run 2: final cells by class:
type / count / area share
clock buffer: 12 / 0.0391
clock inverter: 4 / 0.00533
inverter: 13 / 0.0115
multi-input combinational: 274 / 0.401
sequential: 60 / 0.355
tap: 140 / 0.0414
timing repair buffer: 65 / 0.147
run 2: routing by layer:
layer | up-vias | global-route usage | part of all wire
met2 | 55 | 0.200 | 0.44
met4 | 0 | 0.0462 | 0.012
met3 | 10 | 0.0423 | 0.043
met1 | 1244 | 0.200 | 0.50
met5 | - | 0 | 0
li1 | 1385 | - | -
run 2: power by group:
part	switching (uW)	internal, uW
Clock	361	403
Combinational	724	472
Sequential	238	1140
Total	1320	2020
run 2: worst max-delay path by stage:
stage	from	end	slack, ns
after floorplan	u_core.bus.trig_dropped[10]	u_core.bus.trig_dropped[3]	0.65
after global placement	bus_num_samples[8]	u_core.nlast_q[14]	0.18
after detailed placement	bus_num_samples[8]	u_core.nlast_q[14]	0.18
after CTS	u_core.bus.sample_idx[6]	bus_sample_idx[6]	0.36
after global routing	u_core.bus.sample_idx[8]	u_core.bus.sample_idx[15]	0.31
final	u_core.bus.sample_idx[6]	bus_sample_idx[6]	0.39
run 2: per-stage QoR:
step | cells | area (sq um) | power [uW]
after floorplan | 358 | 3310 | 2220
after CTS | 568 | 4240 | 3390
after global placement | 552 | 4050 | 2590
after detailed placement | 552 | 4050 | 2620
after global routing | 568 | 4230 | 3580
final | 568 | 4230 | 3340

--------

The problem =>
From the records above, pick out and copy each line holding the word "detailed".

Answer space =>
after detailed placement	bus_num_samples[8]	u_core.nlast_q[14]	0.18
after detailed placement | 552 | 4050 | 2620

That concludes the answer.